Manuel M T Chakravarty wrote:
apfelmus:
Manuel M T Chakravarty wrote:
Let's alpha-rename the signatures and use explicit foralls for clarity:
 foo  :: forall a. Id a -> Id a
 foo' :: forall b. Id b -> Id b
GHC will try to match (Id a) against (Id b). As Id is a type synonym family, it would *not* be valid to derive (a ~ b) from this. After all, Id could have the same result for different argument types. (That's not the case for your one instance, but maybe in another module, there are additional instances for Id, where that is the case.)

While in general (Id a ~ Id b) -/-> (a ~ b) , parametricity makes it "true" in the case of foo . For instance, let Id a ~ Int . Then, the signature specializes to foo :: Int -> Int . But due to parametricity, foo does not care at all what a is and will be the very same function for every a with Id a ~ Int . In other words, it's as if the type variable a is not in scope in the definition of foo .

Be careful, Id is a type-indexed type family and *not* a parametric type. Parametricity does not apply. For more details about the situation with GADTs alone, see

Foundations for Structured Programming with GADTs. Patricia Johann and Neil Ghani. Proceedings, Principles of Programming Languages 2008 (POPL'08).

Yes and no.

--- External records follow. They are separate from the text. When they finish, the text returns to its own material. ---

File: config.mk
export PLATFORM = sky130hd
export DESIGN_NAME = fpc_lane
export DESIGN_NICKNAME = d
export VERILOG_FILES = /design/src/fpc_pkg.sv /design/src/fpc_lane.sv
export SDC_FILE = /design/constraint.sdc
export NUM_CORES = 2
export LEC_CHECK = 0
export BUFFER_PORTS_ARGS = -buffer_cell sky130_fd_sc_hd__buf_2
export CAP_MARGIN = 20
export CORE_MARGIN = 2
export CORE_UTILIZATION = 50
export DETAILED_ROUTE_END_ITERATION = 10
export PLACE_DENSITY = 0.67
export REMOVE_ABC_BUFFERS = 1
export SYNTH_ARGS = -nofsm -noshare
export SYNTH_HDL_FRONTEND = slang
export SYNTH_SLANG_ARGS = --single-unit
File: constraint.sdc
create_clock -name i_clk -period 13 [get_ports i_clk]
set_clock_uncertainty 0.2 [all_clocks]
set_input_delay 2.6 -clock i_clk [delete_from_list [all_inputs] [get_ports i_clk]]
set_output_delay 2.6 -clock i_clk [all_outputs]
set_load 0.03 [all_outputs]
File: src/fpc_pkg.sv
package fpc_pkg;

    // fixed-point format of every stored value
    localparam int FRAC_BITS  = 16;
    localparam int NUM_PLANES = 6;
    localparam int PLANE_WORDS = NUM_PLANES * 4;
    // dividend of the normalize divider: 32-bit magnitude shifted up by FRAC_BITS
    localparam int DVD_W = 32 + FRAC_BITS;
    localparam int ROOT_STEPS = 32;

    typedef enum logic [1:0] {
        FN_LOAD_COL  = 2'd0,
        FN_LOAD_AXIS = 2'd1,
        FN_SPHERE    = 2'd2,
        FN_BOX       = 2'd3
    } t_func;

    // x,y,z,w of a column, an axis or a plane (nx,ny,nz,d)
    typedef struct packed {
        logic signed [31:0] x;
        logic signed [31:0] y;
        logic signed [31:0] z;
        logic signed [31:0] w;
    } t_vec4;

    typedef t_vec4 [3:0]            t_clip;
    typedef t_vec4 [NUM_PLANES-1:0] t_planes;

    // per-cycle command to the plane lanes
    typedef struct packed {
        logic       go;
        logic [1:0] vec;
        logic [1:0] k;
    } t_lane_ctl;

    // right, left, bottom, top, far, near: row 3 plus or minus this row
    localparam logic [1:0] OTHER_ROW [NUM_PLANES] = '{2'd0, 2'd0, 2'd1, 2'd1, 2'd2, 2'd2};
    localparam logic       ADD_ROW   [NUM_PLANES] = '{1'b0, 1'b1, 1'b1, 1'b0, 1'b0, 1'b1};

    function automatic logic signed [31:0] row_of(input t_vec4 v, input logic [1:0] r);
        logic signed [31:0] res;
        case (r)
            2'd0:    res = v.x;
            2'd1:    res = v.y;
            2'd2:    res = v.z;
            default: res = v.w;
        endcase
        return res;
    endfunction

    // a +/- b saturated to 32 bits
    function automatic logic signed [31:0] sat_sum(input logic signed [31:0] a,
                                                   input logic signed [31:0] b,
                                                   input logic add);
        logic signed [32:0] s;
        logic signed [31:0] res;
        s = add ? (33'(a) + 33'(b)) : (33'(a) - 33'(b));
        if (s[32] != s[31]) begin
            res = s[32] ? 32'sh8000_0000 : 32'sh7fff_ffff;
        end else begin
            res = s[31:0];
        end
        return res;
    endfunction

endpackage

File: src/fpc_lane.sv
module fpc_lane (
    input  logic                  i_clk,
    input  logic                  i_rst_n,
    input  fpc_pkg::t_vec4        i_plane,
    input  fpc_pkg::t_lane_ctl    i_ctl,
    input  logic signed [31:0]    i_opnd,
    output logic signed [63:0]    o_dist,
    output logic signed [63:0]    o_rad
);
    import fpc_pkg::*;

    logic signed [31:0] coef;
    logic signed [63:0] term;
    logic signed [63:0] acc_sum;
    logic signed [63:0] acc_abs;
    t_lane_ctl          r_ctl;
    logic signed [63:0] r_prod;
    logic signed [63:0] r_acc;
    logic signed [63:0] r_dist;
    logic signed [63:0] r_rad;

    // normal component for this step
    always_comb begin
        case (i_ctl.k)
            2'd0:    coef = i_plane.x;
            2'd1:    coef = i_plane.y;
            default: coef = i_plane.z;
        endcase
    end

    // floored product, running dot product
    assign term    = r_prod >>> FRAC_BITS;
    assign acc_sum = ((r_ctl.k == 2'd0) ? 64'sd0 : r_acc) + term;
    assign acc_abs = acc_sum[63] ? -acc_sum : acc_sum;

    always_ff @(posedge i_clk) begin
        if (!i_rst_n) begin
            r_ctl <= '0;
        end else begin
            r_ctl <= i_ctl;
        end
        r_prod <= 64'(coef) * 64'(i_opnd);
        if (r_ctl.go) begin
            r_acc <= acc_sum;
            if (r_ctl.vec == 2'd0 && r_ctl.k == 2'd0) begin
                r_rad <= 64'sd0;
            end
            if (r_ctl.k == 2'd2) begin
                if (r_ctl.vec == 2'd0) begin
                    r_dist <= acc_sum + 64'(i_plane.w);
                end else if (acc_abs > r_rad) begin
                    r_rad <= acc_abs;
                end
            end
        end
    end

    assign o_dist = r_dist;
    assign o_rad  = r_rad;

endmodule

== Word level (Yosys, flattened, before mapping) ==
Index checks and enable logic that the tools add are counted.

* Register bits: 261
* Output and inout port bits: 128
* Logic and storage cells: 26

* $add $sub $neg: 3
* $mul: 1
* $lt $le $gt $ge: 1
* Equal/unequal tests: 2
* Muxes and demuxes: 7
* Reductions and logical operators: 5

{| class="wikitable"
|+ Operators with widths
! kind !! number
|-
| 64-bit 2-to-1 mux || 6
|-
| 64-bit by 32-bit adder with 64-bit output || 1
|-
| 64-bit by 48-bit adder with 64-bit output || 1
|-
| 64-bit greater-than comparator || 1
|-
| 32-bit by 32-bit multiplier with 64-bit output || 1
|-
| 64-bit negator || 1
|-
| 32-bit case mux with 2 select lines || 1
|-
| 2-bit zero test || 3
|-
| 3-bit AND reduction || 1
|-
| 2-bit by 1-bit equality test with 1-bit output, second input constant || 1
|-
| 2-bit equality test, second input constant || 1
|-
| 1-bit logical AND || 1
|}

== Depth between registers and ports, before layout ==
* Depth in word-level cells: 9
* Mapped depth: 35
* Mapped depth without buffers: 31

== Least setup slack after synthesis ==
No wires, ideal clock.

* Path kind: input-to-reg
* Start: input i_ctl[0] (netlist name)
* End: register r_prod[58]
* Setup time: 72 ps
* Data arrival time: 11263 ps
* Required time: 12728 ps
* Slack: 1465 ps
* Stages: 35
* Path buffers: 4
* Path through: clkbuf_1 -> clkbuf_1 -> clkbuf_1 -> mux2i_1 -> o21ai_0 -> clkbuf_1 -> nand2_1 -> fa_1 -> inv_1 -> fa_1 -> fa_1 -> inv_1 -> fa_1 -> inv_1 -> fa_1 -> inv_1 -> fa_1 -> inv_1 -> fa_1 -> inv_1 -> fa_1 -> inv_1 -> ha_1 -> a21o_1 -> a21o_1 -> a21oi_1 -> nand3_1 -> nor4_1 -> nor3_1 -> a211oi_1 -> nor3_1 -> nor3_1 -> o21bai_1 -> a221oi_1 -> xnor2_1

* Word-level cells in the longest chain between the ends: 3
* Elaborated cells on any way between the ends: 4
* Those cells by class: mul: 1; eq/ne: 1; mux: 1; reduce/logical: 1

{| class="wikitable"
|+ RTL lines
! element !! RTL line !! RTL
|-
| start: declaration || fpc_lane.sv:5 || <nowiki>input fpc_pkg::t_lane_ctl i_ctl,</nowiki>
|-
| 2-bit by 1-bit equality test with 1-bit output / 2-bit zero test (equally long branches) || fpc_lane.sv:24 || <nowiki>case (i_ctl.k)</nowiki>
|-
| 32-bit case mux with 2 select lines (*) || fpc_lane.sv:24 ||
|-
| 32-bit by 32-bit multiplier with 64-bit output (*) || fpc_lane.sv:42 || <nowiki>r_prod <= 64'(coef) * 64'(i_opnd);</nowiki>
|-
| end signal: assignment || fpc_lane.sv:42 ||
|-
| end: declaration || fpc_lane.sv:17 || <nowiki>logic signed [63:0] r_prod;</nowiki>
|}

Mark *: on every way between the ends. The rest lies on a longest branch, timed or not.
A chain may end at the register's enable or synchronous reset.

== Final worst setup path ==
Ends and elaborated chain as after synthesis.

==> summary.txt <==
Floorplan
  • Starting Density: 0.5019
  • Die Y: approximately 340 microns
  • Core Region: ~110000 sq um
  • Row cnt: 122
  • DIE AREA: 113300 sq um
  • I/O pin cnt: 295
  • DIE WIDTH: 336.6 microns

STA
  • Setup TNS Final: 0 ns
  • Setup-failing EPs final: 0
  • RSZ-0062 raised after global routing: false
  • Slew HR: 0.3031
  • Max Freq: approximately 86 MHz
  • Final hold viol count: 0
  • Period utilization: 0.8978
  • Slew @ Worst Pin: 1.045 ns
  • Final-report max-slew violation count: 0
  • Period minus WS final: 11.67 ns

Logic synthesis
  • Async SR Flop Fraction: 0
  • Synth Warn #: 0
  • Mean area per synthesized cell: 9.282 sq um
  • Yosys reg bits: 245
  • Mapped Area: around 55000 sq um
  • Syn Inst Count: roughly 6000
  • Seq/Total Area, Yosys: 0.1234
  • Post-synth EDFFs: 192
  • Synth unique cells: 90
  • Main synth FF type: edfxtp_1

Worst setup path
  • Worst setup EP type: flop
  • Required time worst endpoint: around 13 ns
  • CP startpoint kind: input port
  • Crit Path Category: in -> reg
  • R2r endpoint: o_rad[60]
  • Slowest cell on the critical path: o21ai_2
  • RR Startpoint: r_ctl[1]
  • CP Max Fanout: 20
  • Worst reg2reg setup slack: between 2 and 3 ns
  • FF-to-FF path depth: 29
  • Critical path data arrival time: 11.96 ns
  • Critical path's most frequent cell: fa_1
  • Slowest stage delay, CP: 0.79 ns

Placed design
  • Placer Congestion: 0.9581
  • Dpl hpwl: 129.4 mm
  • Buffers on Ports: slightly below 300

Min path
  • Hold Path Sink: o_rad[52]
  • Hold Startpoint: o_rad[52]
  • HP Class: reg -> reg
  • Hold Path Depth: 2

CTS
  • # resized after CTS: 0
  • H-Tree Depth: 1
  • Clk_lat worst skew: roughly 0.57 ns
  • Post-CTS Setup Bufs: 0
  • Clk root buf: clkbuf_16
  • Clock slew at reported path FFs: 0.06 ns
  • Total CTS buffers: 28
  • Clock Sinks: around 250
  • CTS tree: built
  • CTS hold repair buffers: 0
  • Clock buffer depth: 3

GRT
  • Initial antenna violation count: 4
  • Total GRT Usage: 0.2722
  • Total gr overflow: 0
  • Vias in the first global route: 42850
  • First-pass GRT wire length: 242.1 mm
  • Largest net degree at the start of global routing: slightly above 70

Layout
  • Share of cells above drive strength 1: 0.08063
  • Fillers: around 10000
  • Nets: 7676
  • Area growth syn-to-layout: 6.813%

Outcome
  • Status: finished, final reports clean

Routing
  • First DRT Iteration DRCs: roughly 3000
  • DRT antenna net count: 0
  • Remaining DRCs: 0
  • WL final: 152.0 mm
  • Drt wl/cell: ~20 microns
  • DR pass1 iterations: 5
  • Vias per cell: 5.494
  • Via count: 41570

Job
  • Max-cap violations: 0
## synthesized netlist by cell type (136+ instances only)
cell type,number,area [sq um]
xnor2_1,136,1191
clkbuf_1,279,1047
nor2_1,157,589.3
fa_1,1084,21700
and2_1,538,3366
a21oi_1,217,1086
inv_1,1095,4110
a21o_1,184,1381
o21ai_0,156,780.8
nand2_1,658,2470
ha_1,370,4629
edfxtp_1,192,5766
## state kept, by name (all words and copies together) (netlist names)
register and count:
r_acc 64, r_ctl 5, r_prod 48, o_dist 64, o_rad 64
## kinds of logic after synthesis
kind of cell / share of synthesized area
AND/OR/NAND/NOR: 0.1666
adder cells (fa/ha/maj): 0.4760
buffers and inverters: 0.09488
AO/OA/AOI/OAI: 0.09758
flip-flops: 0.1234
XOR/XNOR: 0.03499
multiplexers: 0.006537
## per-stage QoR
stage                     cell area, sq um    util  std cells  worst slack (ns)  hold slack (ns)
after floorplan                      54190       -       5667            0.5643           0.3559
after global placement               58170  0.5278       7513            0.8340           0.4442
after detailed placement             58170  0.5278       7513            0.6925           0.4711
after CTS                            59080  0.5361       7565             1.295           0.4909
after global routing                 59090  0.5361       7566            0.8575           0.5152
final                                59090  0.5361       7566             1.328           0.4934
## worst max-delay path, delay by kind of cell
family          cells  cell delay (ns)
fa+ha+maj           9             3.91
compound gates      7             2.51
buf+inv            10             1.38
simple gates        6             1.13
mux                 1             0.20
xor+xnor            1             0.17
## layer usage
metal	wire [microns]	GRT usage
met4	2541	0.04398
met5	0	0
met2	65720	0.4195
met1	71320	0.4131
met3	12440	0.04055
## cell usage in the layout (no fill, tap or decap), types with 8 or more instances in the layout
cell,synthesis,routed
buf_2,7,293
nand4_1,59,59
edfxtp_1,192,192
or3_1,25,25
clkbuf_16,0,29
o21ai_0,156,124
xor2_1,85,85
nand2b_1,27,27
nor2_1,157,156
fa_1,1084,1084
o211ai_1,16,16
xnor2_1,136,135
and2_1,538,538
a211oi_1,20,20
or2_2,17,17
a21o_1,184,184
a221oi_1,8,8
nand2_1,658,658
a21oi_1,217,217
nor3_1,46,46
mux2i_1,35,34
o31ai_1,19,19
o21bai_1,28,28
and3_1,81,80
o21ai_2,1,33
dfxtp_1,53,52
nor4_1,14,14
a31oi_1,29,29
ha_1,370,370
nor2b_1,90,90
buf_4,1,64
nand3_1,50,50
inv_1,1095,1095
o21a_1,28,28
## how the worst max path moves through the flow
stage / from / to / slack (ns) / cells after the start
final: i_ctl[0] / r_prod[58] / 1.33 / 34
after global routing: i_ctl[0] / r_prod[58] / 0.86 / 32
after CTS: i_ctl[0] / r_prod[58] / 1.30 / 34
after detailed placement: i_ctl[0] / r_prod[58] / 0.69 / 34
after global placement: i_ctl[0] / r_prod[58] / 0.83 / 29
after floorplan: r_ctl[1] / o_rad[62] / 0.56 / 28
## cell type report
| type | instances | area [sq um] | area share |
|---|---|---|---|
| flip-flops and latches | 245 | 6830 | 0.1156 |
| well taps | 1488 | 1862 | 0.03151 |
| clock buffers | 34 | 744.5 | 0.01260 |
| inverters | 1098 | 4121 | 0.06975 |
| diodes | 1 | 2.502 | 0.00004235 |
| clock inverters | 18 | 166.4 | 0.002816 |
| multi-input cells | 4324 | 43390 | 0.7344 |
| repair buffers | 358 | 1967 | 0.03329 |
Power is not shown: default switching activity piles up to over one toggle a cycle in this logic, so the estimate is an artifact.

In the GADT case, a function like

  bar :: forall a . GADT a -> String

is clearly not "parametric" in a, in the sense that pattern matching on the GADT can specialize a which means that we have some form of "pattern matching" on the type a . The resulting String may depend on the type a . So, by "parametricity", I mean "type arguments may not be inspected". Likewise,

  bar :: forall a . Show a => Phantom a -> String

is not parametric in  a  since the result may depend on the type  a  .

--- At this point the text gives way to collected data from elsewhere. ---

==> src/rtl/pltr_pkg.sv <==
// Shared types and constants of the ping loss and round-trip tracker.
// Used by pltr_front, pltr_queue, pltr_back and ping_loss_and_rtt_tracker.
`timescale 1ns / 1ps

package pltr_pkg;

    // Defaults of the top-level parameters
    localparam int HISTORY_DEPTH_DEF    = 64;
    localparam int TIME_WIDTH_DEF       = 48;
    localparam int MAX_DESTINATIONS_DEF = 256;

    // Field widths on the ports
    localparam int SEQ_W   = 32;
    localparam int FTIME_W = 48;
    localparam int DEST_W  = 8;
    localparam int NDEST_W = 9;
    localparam int BURST_W = 16;
    localparam int CNT_W   = 32;

    // Stream word layout
    localparam int IN_DATA_W  = 80;
    localparam int IN_USER_W  = 1;
    localparam int OUT_DATA_W = 312;
    localparam int OUT_USER_W = 3;

    // Configuration port
    localparam int CFG_IDX_W  = 2;
    localparam int CFG_DATA_W = 16;
    localparam logic [CFG_IDX_W-1:0] CFG_PINGS_PER_DEST   = 2'd0;
    localparam logic [CFG_IDX_W-1:0] CFG_NUM_DESTINATIONS = 2'd1;
    localparam logic [CFG_IDX_W-1:0] CFG_CONTINUOUS       = 2'd2;

    // Entries of the queue between front and back
    localparam int QUEUE_DEPTH = 2;

    typedef enum logic {
        KIND_SEND  = 1'b0,
        KIND_REPLY = 1'b1
    } t_kind;

    // One classified word handed from the front to the back
    typedef struct packed {
        t_kind             kind;
        logic              sent;
        logic              fresh;
        logic              rtt_valid;
        logic [DEST_W-1:0] dest;
        logic [SEQ_W-1:0]  seq;
        logic [SEQ_W-1:0]  next_seq;
    } t_work;

endpackage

However, I have this feeling that

  bar :: forall a . Id a -> String

with a type family Id *is* parametric in the sense that no matter what a is, the result always has to be the same. Intuitively, that's because we may not "pattern match on the branch" of a definition like

  type instance Id String = ..
  type instance Id Int    = ..
  ..

So, in the special case of foo and foo' , solving Id b ~ Id a by guessing a ~ b is safe since foo is parametric in a . Every guess is fine. I don't think that this can be squeezed into a type inference/checking algorithm, though.


In full System F , neither definition would be a problem since the type a is an explicit parameter.

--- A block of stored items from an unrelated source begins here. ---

$ cat config.mk
export PLATFORM = sky130hd
export DESIGN_NAME = pltr_back
export DESIGN_NICKNAME = d
export VERILOG_FILES = /design/src/rtl/pltr_pkg.sv /design/src/rtl/pltr_back.sv
export SDC_FILE = /design/constraint.sdc
export NUM_CORES = 1
export LEC_CHECK = 0
export ABC_AREA = 1
export BUFFER_PORTS_ARGS = -buffer_cell sky130_fd_sc_hd__buf_4
export CAP_MARGIN = 10
export CORE_MARGIN = 8
export CORE_UTILIZATION = 50
export DETAILED_ROUTE_END_ITERATION = 12
export GPL_TIMING_DRIVEN = 0
export HOLD_SLACK_MARGIN = 0.08
export PLACE_DENSITY_LB_ADDON = 0.08
export SETUP_SLACK_MARGIN = 0.02
export SLEW_MARGIN = 5
export SYNTH_ARGS = -nofsm -noshare
export SYNTH_HDL_FRONTEND = slang
export SYNTH_SLANG_ARGS = --single-unit
$ cat constraint.sdc
create_clock -name i_clk -period 11.5 [get_ports i_clk]
set_clock_uncertainty 0.05 [all_clocks]
set_input_delay 1.725 -clock i_clk [delete_from_list [all_inputs] [get_ports i_clk]]
set_output_delay 1.725 -clock i_clk [all_outputs]
set_load 0.1 [all_outputs]
$ cat src/rtl/pltr_pkg.sv
// Shared types and constants of the ping loss and round-trip tracker.
// Used by pltr_front, pltr_queue, pltr_back and ping_loss_and_rtt_tracker.
`timescale 1ns / 1ps

package pltr_pkg;

    // Defaults of the top-level parameters
    localparam int HISTORY_DEPTH_DEF    = 64;
    localparam int TIME_WIDTH_DEF       = 48;
    localparam int MAX_DESTINATIONS_DEF = 256;

    // Field widths on the ports
    localparam int SEQ_W   = 32;
    localparam int FTIME_W = 48;
    localparam int DEST_W  = 8;
    localparam int NDEST_W = 9;
    localparam int BURST_W = 16;
    localparam int CNT_W   = 32;

    // Stream word layout
    localparam int IN_DATA_W  = 80;
    localparam int IN_USER_W  = 1;
    localparam int OUT_DATA_W = 312;
    localparam int OUT_USER_W = 3;

    // Configuration port
    localparam int CFG_IDX_W  = 2;
    localparam int CFG_DATA_W = 16;
    localparam logic [CFG_IDX_W-1:0] CFG_PINGS_PER_DEST   = 2'd0;
    localparam logic [CFG_IDX_W-1:0] CFG_NUM_DESTINATIONS = 2'd1;
    localparam logic [CFG_IDX_W-1:0] CFG_CONTINUOUS       = 2'd2;

    // Entries of the queue between front and back
    localparam int QUEUE_DEPTH = 2;

    typedef enum logic {
        KIND_SEND  = 1'b0,
        KIND_REPLY = 1'b1
    } t_kind;

    // One classified word handed from the front to the back
    typedef struct packed {
        t_kind             kind;
        logic              sent;
        logic              fresh;
        logic              rtt_valid;
        logic [DEST_W-1:0] dest;
        logic [SEQ_W-1:0]  seq;
        logic [SEQ_W-1:0]  next_seq;
    } t_work;

endpackage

You can't generally translate type family/GADT programs into System F. We proposed an extension of System F called System F_C(X); see our TLDI'07 paper:

  http://www.cse.unsw.edu.au/~chak/papers/SCPD07.html

Yes of course. I just wanted to remark that the whole ambiguity stuff is only there because we don't (want to) have explicit type application à la System F(_C(X)).